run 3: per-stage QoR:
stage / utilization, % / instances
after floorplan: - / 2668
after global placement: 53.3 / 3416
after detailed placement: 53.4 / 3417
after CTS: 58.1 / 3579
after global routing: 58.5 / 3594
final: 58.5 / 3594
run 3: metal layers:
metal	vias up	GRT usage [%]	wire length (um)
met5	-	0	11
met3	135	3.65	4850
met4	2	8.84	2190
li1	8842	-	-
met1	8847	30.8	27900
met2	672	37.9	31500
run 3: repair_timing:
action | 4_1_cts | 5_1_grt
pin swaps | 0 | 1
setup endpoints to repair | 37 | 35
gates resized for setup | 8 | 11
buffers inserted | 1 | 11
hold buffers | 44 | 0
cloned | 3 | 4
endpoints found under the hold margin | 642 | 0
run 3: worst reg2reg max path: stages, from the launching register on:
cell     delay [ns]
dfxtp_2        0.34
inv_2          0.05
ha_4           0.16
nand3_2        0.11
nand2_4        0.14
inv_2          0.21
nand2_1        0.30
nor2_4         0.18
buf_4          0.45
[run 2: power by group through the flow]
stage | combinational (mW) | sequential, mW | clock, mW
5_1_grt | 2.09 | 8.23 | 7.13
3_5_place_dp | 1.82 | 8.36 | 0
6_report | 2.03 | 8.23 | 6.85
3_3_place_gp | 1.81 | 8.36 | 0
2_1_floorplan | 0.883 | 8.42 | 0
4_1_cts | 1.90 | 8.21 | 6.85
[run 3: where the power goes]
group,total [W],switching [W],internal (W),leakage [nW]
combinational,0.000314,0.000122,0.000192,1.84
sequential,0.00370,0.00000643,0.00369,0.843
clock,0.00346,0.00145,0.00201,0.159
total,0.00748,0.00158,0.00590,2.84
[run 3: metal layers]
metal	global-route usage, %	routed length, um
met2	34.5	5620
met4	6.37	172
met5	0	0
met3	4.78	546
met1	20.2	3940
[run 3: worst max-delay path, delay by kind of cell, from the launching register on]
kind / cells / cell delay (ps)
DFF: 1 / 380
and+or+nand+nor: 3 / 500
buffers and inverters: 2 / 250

# EXERCISE OBJECTIVE:
Go through the records and print each one exactly.

# ANSWER FOR THIS EXERCISE:
run 3: per-stage QoR:
stage / utilization, % / instances
after floorplan: - / 2668
after global placement: 53.3 / 3416
after detailed placement: 53.4 / 3417
after CTS: 58.1 / 3579
after global routing: 58.5 / 3594
final: 58.5 / 3594
run 3: metal layers:
metal	vias up	GRT usage [%]	wire length (um)
met5	-	0	11
met3	135	3.65	4850
met4	2	8.84	2190
li1	8842	-	-
met1	8847	30.8	27900
met2	672	37.9	31500
run 3: repair_timing:
action | 4_1_cts | 5_1_grt
pin swaps | 0 | 1
setup endpoints to repair | 37 | 35
gates resized for setup | 8 | 11
buffers inserted | 1 | 11
hold buffers | 44 | 0
cloned | 3 | 4
endpoints found under the hold margin | 642 | 0
run 3: worst reg2reg max path: stages, from the launching register on:
cell     delay [ns]
dfxtp_2        0.34
inv_2          0.05
ha_4           0.16
nand3_2        0.11
nand2_4        0.14
inv_2          0.21
nand2_1        0.30
nor2_4         0.18
buf_4          0.45
[run 2: power by group through the flow]
stage | combinational (mW) | sequential, mW | clock, mW
5_1_grt | 2.09 | 8.23 | 7.13
3_5_place_dp | 1.82 | 8.36 | 0
6_report | 2.03 | 8.23 | 6.85
3_3_place_gp | 1.81 | 8.36 | 0
2_1_floorplan | 0.883 | 8.42 | 0
4_1_cts | 1.90 | 8.21 | 6.85
[run 3: where the power goes]
group,total [W],switching [W],internal (W),leakage [nW]
combinational,0.000314,0.000122,0.000192,1.84
sequential,0.00370,0.00000643,0.00369,0.843
clock,0.00346,0.00145,0.00201,0.159
total,0.00748,0.00158,0.00590,2.84
[run 3: metal layers]
metal	global-route usage, %	routed length, um
met2	34.5	5620
met4	6.37	172
met5	0	0
met3	4.78	546
met1	20.2	3940
[run 3: worst max-delay path, delay by kind of cell, from the launching register on]
kind / cells / cell delay (ps)
DFF: 1 / 380
and+or+nand+nor: 3 / 500
buffers and inverters: 2 / 250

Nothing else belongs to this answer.